The term in red did not appear in our earlier equation. That term is referred to as the Moulton factor. It is always greater than one, indicating that cluster-randomized trials have less power than individually-randomized trials. The Moulton factor depends on two terms: n_g is the average number of observations per group and ρ is the intra-class correlation, a measure of how correlated outcomes are within clusters. In development, we typically think about levels of intra-class correlation between 0 and perhaps 0.2 and 0.3. Student test scores among students with the same teacher tend to be very highly correlated; other outcomes (for example, the incomes of people in the same village) might be less highly correlated.
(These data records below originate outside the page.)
$ cat config.mk
export PLATFORM = sky130hd
export DESIGN_NAME = i2s_tdm_tx
export DESIGN_NICKNAME = d
export VERILOG_FILES = /design/src/rtl/i2s_tdm_tx.sv
export SDC_FILE = /design/constraint.sdc
export NUM_CORES = 1
export LEC_CHECK = 0
export ABC_AREA = 0
export CAP_MARGIN = 20
export CORE_UTILIZATION = 65
export CTS_BUF_LIST = sky130_fd_sc_hd__clkbuf_8
export DETAILED_ROUTE_END_ITERATION = 16
export PLACE_DENSITY = 0.84
export SLEW_MARGIN = 20
export SYNTH_ARGS = -nofsm -noshare
export SYNTH_HDL_FRONTEND = slang
export SYNTH_SLANG_ARGS = --single-unit
$ cat constraint.sdc
create_clock -name clk -period 4.9 [get_ports clk]
set_input_delay 0.735 -clock clk [delete_from_list [all_inputs] [get_ports clk]]
set_output_delay 0.735 -clock clk [all_outputs]
set_load 0.01 [all_outputs]
[src/rtl/booth_seq_mult.sv]
// Purpose : iterative radix-2 Booth multiplier, signed WIDTH x WIDTH -> 2*WIDTH product.
// Latency : start accepted at edge E, done pulses in the cycle after edge E+WIDTH.
// Backpr. : one operation in flight; start is ignored unless ready is high.
//
// Ports:
//   clk, rst_n            rising-edge clock, asynchronous active-low reset
//   start                 request, accepted on an edge where ready=1
//   multiplicand          signed operand M, sampled on accept
//   multiplier            signed operand Q, sampled on accept
//   ready                 high in IDLE
//   busy                  high in RUN and DONE (always the complement of ready)
//   done                  registered one-cycle completion pulse
//   product               signed product, held until the next completion
module booth_seq_mult #(
  parameter int WIDTH = 8
) (
  input  logic                 clk,
  input  logic                 rst_n,
  input  logic                 start,
  input  logic [WIDTH-1:0]     multiplicand,
  input  logic [WIDTH-1:0]     multiplier,
  output logic                 ready,
  output logic                 busy,
  output logic                 done,
  output logic [2*WIDTH-1:0]   product
);

  localparam int CW = $clog2(WIDTH + 1);

  localparam logic [1:0] ST_IDLE = 2'd0;
  localparam logic [1:0] ST_RUN  = 2'd1;
  localparam logic [1:0] ST_DONE = 2'd2;

  logic [1:0]       state;
  // A and Mx carry one guard bit so that M = -2^(WIDTH-1) negates without overflow.
  logic [WIDTH:0]   a;
  logic [WIDTH:0]   mx;
  logic [WIDTH-1:0] q;
  logic             q_1;
  logic [CW-1:0]    cnt;

  logic [WIDTH:0]   a_sum;
  logic [WIDTH:0]   a_shift;
  logic [WIDTH-1:0] q_shift;

  // One Booth step: add/subtract selected by {Q[0],q_1}, then arithmetic
  // right shift of the concatenation {A,Q,q_1}.
  always_comb begin
    a_sum = a;
    case ({q[0], q_1})
      2'b01:   a_sum = a + mx;
      2'b10:   a_sum = a - mx;
      default: a_sum = a;
    endcase
    a_shift = {a_sum[WIDTH], a_sum[WIDTH:1]};
    q_shift = {a_sum[0], q[WIDTH-1:1]};
  end

  always_ff @(posedge clk or negedge rst_n) begin
    if (!rst_n) begin
      state   <= ST_IDLE;
      a       <= '0;
      mx      <= '0;
      q       <= '0;
      q_1     <= 1'b0;
      cnt     <= '0;
      done    <= 1'b0;
      product <= '0;
    end else begin
      done <= 1'b0;
      case (state)
        ST_IDLE: begin
          if (start) begin
            a     <= '0;
            mx    <= {multiplicand[WIDTH-1], multiplicand};
            q     <= multiplier;
            q_1   <= 1'b0;
            cnt   <= CW'(WIDTH);
            state <= ST_RUN;
          end
        end
        ST_RUN: begin
          a   <= a_shift;
          q   <= q_shift;
          q_1 <= q[0];
          cnt <= cnt - CW'(1);
          // Last step: the guard bit of A is only sign extension, so the
          // low WIDTH bits of A together with Q form the full product.
          if (cnt == CW'(1)) begin
            product <= {a_shift[WIDTH-1:0], q_shift};
            done    <= 1'b1;
            state   <= ST_DONE;
          end
        end
        ST_DONE: begin
          state <= ST_IDLE;
        end
        default: begin
          state <= ST_IDLE;
        end
      endcase
    end
  end

  assign ready = (state == ST_IDLE);
  assign busy  = ~ready;

endmodule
We can use the stata command loneway to estimate the degree of intraclass correlation, ρ. Modify your code so that you create an empty matrix rho (just like the empty matrix pval) where you can store your estimates of the intraclass correlation, and then add this code to your loop immediately before the drop command:

loneway y clustid
matrix rho[`i',1]=r(rho)

Then add an svmat rho command near the end of your do file. What is the mean level of intra-class correlation across your 1,000 simulations?

Question 14

Given this, what is the MDE?

Question 15

Change the value of the local macro effect to be equal to the MDE that you calculated in Question 14, and then run your code. How many times (out of 1,000) do you reject the null hypothesis?

Congratulations!

You finished all the empirical exercises in ECON 379! Hurray! And now you know how to calculate the required sample size for an individually-randomized or a cluster-randomized study. The level of intra-class correlation in our simulations was extremely high - much higher than we’d typically observe in an outcome variable of interest. However, as you saw above, cluster-randomized trials often require substantially larger samples than individually-randomized studies (or, equivalently, they are only able to detect substantially larger treatment effects).